We have Clients whose farming land is in their SMSF and they farm the land in a Partnership. With a recent market appraisal the value of the land and hence Member’s account balances in the SMSF has increased dramatically. This means that for future years the level of pensions required would be prohibitive and not able to be covered by lease payments made by the Partnership to the SMSF. It has therefore been decided to transfer some land out of the SMSF which has been owned for 15 years and which will produce a large capital gain. We understand that the SMSF cannot access the small business CGT concessions because although the land is an asset used in the active business of the Partnership, the Partners are not regarded as controlling the SMSF and therefore the two entities are not “related” for the purposes of CGT. Is this correct and why?
SMSF is not a business taxpayer and therefore not eligible for any of the SBE CGT concessions - whether or not partners are related.
But, if SMSF is fully in retirement pension mode, then all capital gains are disregarded.
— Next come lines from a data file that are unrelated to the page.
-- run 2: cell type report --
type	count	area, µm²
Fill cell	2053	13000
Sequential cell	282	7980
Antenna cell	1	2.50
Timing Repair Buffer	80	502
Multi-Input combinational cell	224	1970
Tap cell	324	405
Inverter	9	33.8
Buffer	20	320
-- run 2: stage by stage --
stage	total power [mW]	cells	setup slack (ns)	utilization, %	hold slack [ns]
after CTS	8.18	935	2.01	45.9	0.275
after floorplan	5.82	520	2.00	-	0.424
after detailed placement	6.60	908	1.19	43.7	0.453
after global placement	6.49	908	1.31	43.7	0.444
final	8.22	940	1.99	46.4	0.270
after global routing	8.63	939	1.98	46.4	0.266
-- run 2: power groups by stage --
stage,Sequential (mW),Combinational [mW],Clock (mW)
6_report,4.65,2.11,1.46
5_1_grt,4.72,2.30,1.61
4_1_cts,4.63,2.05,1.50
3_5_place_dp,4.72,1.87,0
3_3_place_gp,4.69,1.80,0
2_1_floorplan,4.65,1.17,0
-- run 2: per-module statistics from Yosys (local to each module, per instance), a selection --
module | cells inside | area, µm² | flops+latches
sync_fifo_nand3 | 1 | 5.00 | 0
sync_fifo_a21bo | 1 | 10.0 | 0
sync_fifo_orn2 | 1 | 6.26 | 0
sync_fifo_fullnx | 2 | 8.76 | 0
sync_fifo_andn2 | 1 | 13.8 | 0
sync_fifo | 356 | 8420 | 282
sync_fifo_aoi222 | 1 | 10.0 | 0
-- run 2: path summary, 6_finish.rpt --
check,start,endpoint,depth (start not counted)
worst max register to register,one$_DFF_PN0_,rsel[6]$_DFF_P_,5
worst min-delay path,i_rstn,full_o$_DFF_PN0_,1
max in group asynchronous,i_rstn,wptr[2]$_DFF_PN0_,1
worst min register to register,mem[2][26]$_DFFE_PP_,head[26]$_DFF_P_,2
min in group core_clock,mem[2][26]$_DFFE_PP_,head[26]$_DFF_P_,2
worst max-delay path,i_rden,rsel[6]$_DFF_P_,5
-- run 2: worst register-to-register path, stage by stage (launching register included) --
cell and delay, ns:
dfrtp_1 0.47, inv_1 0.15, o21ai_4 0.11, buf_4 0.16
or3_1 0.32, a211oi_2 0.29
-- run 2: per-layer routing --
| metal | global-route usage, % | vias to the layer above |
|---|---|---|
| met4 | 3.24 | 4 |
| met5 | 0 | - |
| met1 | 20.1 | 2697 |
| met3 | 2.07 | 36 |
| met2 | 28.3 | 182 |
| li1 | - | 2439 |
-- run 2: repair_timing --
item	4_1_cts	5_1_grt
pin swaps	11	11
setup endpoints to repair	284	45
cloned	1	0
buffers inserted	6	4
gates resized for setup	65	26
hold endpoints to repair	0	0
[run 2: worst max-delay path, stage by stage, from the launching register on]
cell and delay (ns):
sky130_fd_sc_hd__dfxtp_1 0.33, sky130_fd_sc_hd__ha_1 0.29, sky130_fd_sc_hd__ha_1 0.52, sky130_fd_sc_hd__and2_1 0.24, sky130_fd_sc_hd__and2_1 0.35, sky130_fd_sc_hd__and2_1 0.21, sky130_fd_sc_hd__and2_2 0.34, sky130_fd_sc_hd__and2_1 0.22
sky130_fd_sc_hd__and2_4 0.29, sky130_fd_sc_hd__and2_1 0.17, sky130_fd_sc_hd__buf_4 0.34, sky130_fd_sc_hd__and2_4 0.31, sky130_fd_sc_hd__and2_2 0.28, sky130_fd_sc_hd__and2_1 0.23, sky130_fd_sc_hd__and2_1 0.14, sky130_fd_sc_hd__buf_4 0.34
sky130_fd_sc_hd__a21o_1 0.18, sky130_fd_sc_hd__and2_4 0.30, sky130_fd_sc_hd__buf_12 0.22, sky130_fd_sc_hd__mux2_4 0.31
Source: an optimization exercise on an open RTL-to-GDS flow (aim: small area, a short achievable clock period and few clock cycles). Production flows keep margins and buffers that such runs may drop. In this exercise RTL edits were held to simulation tests only and were not proved equivalent to the original. No activity file was given, so power comes from the tool's default toggle rates.

Design is_prime, start of the top module:
module is_prime
#(
    parameter WIDTH = 32
) (
    input clk,
    input rst_n,
    input valid_i,
    output ready_i,
    input [WIDTH-1:0] number,
    output reg result,
    output valid_o,
    input ready_o
);
    localparam K  = 2;           
    localparam NC = 17;          
    localparam M  = K * NC;      
    localparam W  = 34;          
    localparam S_IDLE  = 0,
               S_CLASS = 1,
               S_SETUP = 2,      
               S_FIX   = 3,      
               S_MUL   = 4,      
               S_CONV  = 5,      
               S_DBL   = 6,      
               S_CHK   = 7,      
               S_DONE  = 8,
               S_HORN  = 9,      
               S_CHKW  = 10;     
    localparam NS = 11;
    localparam [1:0] OP_SQR  = 2'd0,     
                     OP_SQRC = 2'd1,     
                     OP_CHK  = 2'd3;     
    reg [NS-1:0] st;
    reg [1:0]   op;
    reg [31:0]  n;
    reg [34:0]  x;           
    reg [32:0]  ar;          
    reg [W-1:0] sr, cr;      
    reg         ci;
    reg [K-1:0] ab;          
    reg [5:0]   cnt;
    reg [4:0]   e;           
    reg [4:0]   spos;        
    reg [4:0]   tpos;        
    reg [1:0]   base;        
    reg [1:0]   r3;
    reg [2:0]   r5, r7;
    reg [3:0]   r11, r13;
    reg [4:0]   r17, r19, r23;
    assign ready_i = st[S_IDLE];
    assign valid_o = st[S_DONE];
    wire nbit = n[e];
    reg  nbr;                
    wire at_s = (e == spos);
    wire any_zero = (r3 == 0) | (r5 == 0) | (r7 == 0) | (r11 == 0) |
                    (r13 == 0) | (r17 == 0) | (r19 == 0) | (r23 == 0);
    reg n_le1, n_eq2, small_n, small_prime;
    reg sp_in;
    always @(*) begin
        case (number[4:0])
            5'd3, 5'd5, 5'd7, 5'd11, 5'd13, 5'd17, 5'd19, 5'd23: sp_in = (number[31:5] == 0);
  ...
For scale: roughly 1600 cells after synthesis, roughly 250 flip-flops, about 39 I/O pins, ~17000 sq um of cells after synthesis.
clock: 5.0 ns
lec_check: 0
abc_clock_period_in_ps: 3000
cap_margin: 20
core_margin: 2
core_utilization: 40
cts_buf_list: sky130_fd_sc_hd__clkbuf_8
cts_cluster_diameter: 60
cts_cluster_size: 16
setup_slack_margin: 1.7
slew_margin: 20
run.sh (not shown) runs the stock make flow with config.mk's settings and CLKGATE_MAP_FILE= SYNTH_SCRIPT=/design/flow/synth_recipe.tcl, a recipe that flattens the netlist after the stock synthesis.
The starting point finished with timing, DRC and antenna clean.
Testbench counts at the start, summed over its fixed seeds: cycles 37,394.
Change:
--- a/flow/config.mk
+++ b/flow/config.mk
@@ -11,6 +11,3 @@
 export CORE_UTILIZATION = 40
-export CTS_BUF_LIST = sky130_fd_sc_hd__clkbuf_8
-export CTS_CLUSTER_DIAMETER = 60
-export CTS_CLUSTER_SIZE = 16
-export SETUP_SLACK_MARGIN = 1.7
+export SETUP_SLACK_MARGIN = 1.5
 export SLEW_MARGIN = 20
Effect: The changed run went through all stages and came out clean. Power increases by 3.7%. Routed wire length decreases by about 3%. Clock power increases by 36%. Non-clock buffer count decreases by 29. First-iteration DRC count increases by about 7%. Design area decreases by 0.96%. Final cell count decreases by about 1.3%. Worst hold slack improved by 8.8 ps. Global-route usage decreases by 0.43 points. Core utilization decreases by 0.45 points. Sequential power is about the same.
Change:
--- a/flow/config.mk
+++ b/flow/config.mk
@@ -11,3 +11,3 @@
 export CORE_UTILIZATION = 40
-export SETUP_SLACK_MARGIN = 1.5
+export SETUP_SLACK_MARGIN = 1.3
 export SLEW_MARGIN = 20
Outcome: The new run completed without violations; flip-flop and latch count does not change; hold slack gets worse by 8.4 ps; wire length fell by 1.4%; setup slack is worse by 83 ps; non-clock buffer count went down by 20; cell area came out lower by 1.9%; cell count falls by 0.85%.
Change:
--- a/flow/config.mk
+++ b/flow/config.mk
@@ -11,3 +11,6 @@
 export CORE_UTILIZATION = 40
-export SETUP_SLACK_MARGIN = 1.3
+export CTS_BUF_LIST = sky130_fd_sc_hd__clkbuf_8
+export CTS_CLUSTER_DIAMETER = 60
+export CTS_CLUSTER_SIZE = 16
+export SETUP_SLACK_MARGIN = 1.5
 export SLEW_MARGIN = 20
After rerunning: Power fell by 2.3%; routed wire length rose by 1.1%; via count goes up by about 0.7%; synthesized area is unchanged; design area is higher by about 0.45%; register-to-register slack improved by 90 ps; first-iteration DRC count barely changes.


is_prime, a different RTL version from the one above (not shown whole).
Size: ~1800 cells after synthesis, roughly 270 flip-flops, about 18000 um2 of cells after synthesis.
Settings: LEC_CHECK=0, ABC_CLOCK_PERIOD_IN_PS=3000, CAP_MARGIN=0, CORE_MARGIN=2, CORE_UTILIZATION=40, CTS_BUF_LIST=sky130_fd_sc_hd__clkbuf_8, CTS_CLUSTER_DIAMETER=60, CTS_CLUSTER_SIZE=16, SETUP_SLACK_MARGIN=1.7, SLEW_MARGIN=0; clock period 5.0 ns.
Testbench counts at the start, summed over its fixed seeds: cycles 28,683.
==> next run, changes <==
- CAP_MARGIN: 0 -> 20
- SETUP_SLACK_MARGIN: 1.7 -> 2.0
- SLEW_MARGIN: 0 -> 20
Power rises by a few percent.
Worst setup slack degrades by 0.017 ns.
Wire length rises slightly.
Global-route usage rises by 0.80 points.
Count of clock-buffer cells in the layout rises by 2.
==> next run, changes <==
- CORE_UTILIZATION: 40 -> 50
- SETUP_SLACK_MARGIN: 2.0 -> 1.7
Result: Routed wire length shrinks by a few percent; final area decreases by a few percent; non-clock buffer count falls by 11; hold slack loses 0.011 ns; core utilization goes up by 9.2 points; clock power barely changes; die area goes down by about a fifth; global-route usage grows by 4.7 points; power decreases by a few percent.
==> next run, changes <==
- CORE_UTILIZATION: 50 -> 40
- SETUP_SLACK_MARGIN: 1.7 -> 1.3
After rerunning: Sequential cell count stays the same. Non-clock buffer count drops by 74. Clock power went down by about 3%. Area after synthesis is unchanged. Utilization goes down by 13 points. Worst hold slack is better by 0.020 ns. Cell area falls by 3.8%. Count of clock-buffer cells in the layout does not change. Die area increases by 24%. Global-route usage drops by 6.0 points.
==> next run, changes <==
- SETUP_SLACK_MARGIN: 1.3 -> 1.7
- wire length grows by 4.9%
- register-to-register slack improves by 0.22 ns
- worst setup slack gains 0.22 ns
- critical path depth decreases by 1
- non-clock buffer count went up by 56
- core utilization came out higher by 1.7 points
- cell area grows by 3.8%
- count of clock-buffer cells in the layout fell by 2
- cell count rose by 2.2%
- worst hold slack loses 0.017 ns
- die area is unchanged
==> next run, changes <==
- CAP_MARGIN: 20 -> 10
- SLEW_MARGIN: 20 -> 10
Result: The changed run produced a clean layout. Worst setup slack is unchanged. Critical path depth stays the same. Via count stays flat. Design area is about the same. First-iteration DRC count does not change.

## static timing again, ports no longer ideal
The flow's constraints put no driver on any port. The routed layouts listed below were extracted and timed again, unchanged, in two steps.
Step 1 sets driving cells, clkbuf_16 on the clock port and buf_2 on the other inputs (assumed; they add their load-dependent delay and slew).
Step 2 times the ports against the registers' clock, not the clock port: input delays grow and output delays shrink by t, the midpoint of the rising clock arrivals with the driver on.
Slacks: no drivers / after step 1 / after step 2; pairs: no drivers / after step 1.
| run | t, ns | slack for setup (ns) | hold slack, ns | clock arrival spread, ns | worst register clock-pin slew, ns |
|---|---|---|---|---|---|
| the first run of note 1 | 0.677 | 1.684 / 1.684 / 1.426 | 0.352 / 0.352 / 0.352 | 0.029 / 0.029 | 0.10 / 0.10 |
| the second run of note 1 | 0.621 | 1.597 / 1.597 / 1.563 | 0.360 / 0.360 / 0.360 | 0.022 / 0.022 | 0.06 / 0.06 |
| the third run of note 1 | 0.619 | 1.514 / 1.514 / 1.514 | 0.352 / 0.352 / 0.352 | 0.014 / 0.014 | 0.06 / 0.06 |
| the fourth run of note 1 | 0.667 | 1.607 / 1.607 / 1.517 | 0.367 / 0.367 / 0.367 | 0.049 / 0.049 | 0.10 / 0.10 |
| the first run of note 2 | 0.691 | 1.710 / 1.710 / 1.377 | 0.372 / 0.372 / 0.372 | 0.042 / 0.042 | 0.11 / 0.11 |
| the second run of note 2 | 0.697 | 1.693 / 1.693 / 1.465 | 0.380 / 0.380 / 0.380 | 0.067 / 0.066 | 0.11 / 0.11 |
| the third run of note 2 | 0.698 | 1.691 / 1.691 / 1.373 | 0.369 / 0.369 / 0.369 | 0.028 / 0.028 | 0.10 / 0.10 |
| the fourth run of note 2 | 0.700 | 1.487 / 1.487 / 1.166 | 0.388 / 0.388 / 0.388 | 0.034 / 0.035 | 0.10 / 0.10 |
| the fifth run of note 2 | 0.691 | 1.710 / 1.710 / 1.377 | 0.372 / 0.372 / 0.372 | 0.042 / 0.042 | 0.11 / 0.11 |
| the sixth run of note 2 | 0.691 | 1.710 / 1.710 / 1.377 | 0.372 / 0.372 / 0.372 | 0.042 / 0.042 | 0.11 / 0.11 |
After both steps setup and hold are still met in every run listed.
If SMSF is partially in retirement pension mode, then capital gains will be disregarded to the extent of the actuary %.
All replies
SMSF is not a business taxpayer and therefore not eligible for any of the SBE CGT concessions - whether or not partners are related.
But, if SMSF is fully in retirement pension mode, then all capital gains are disregarded.
If SMSF is partially in retirement pension mode, then capital gains will be disregarded to the extent of the actuary %.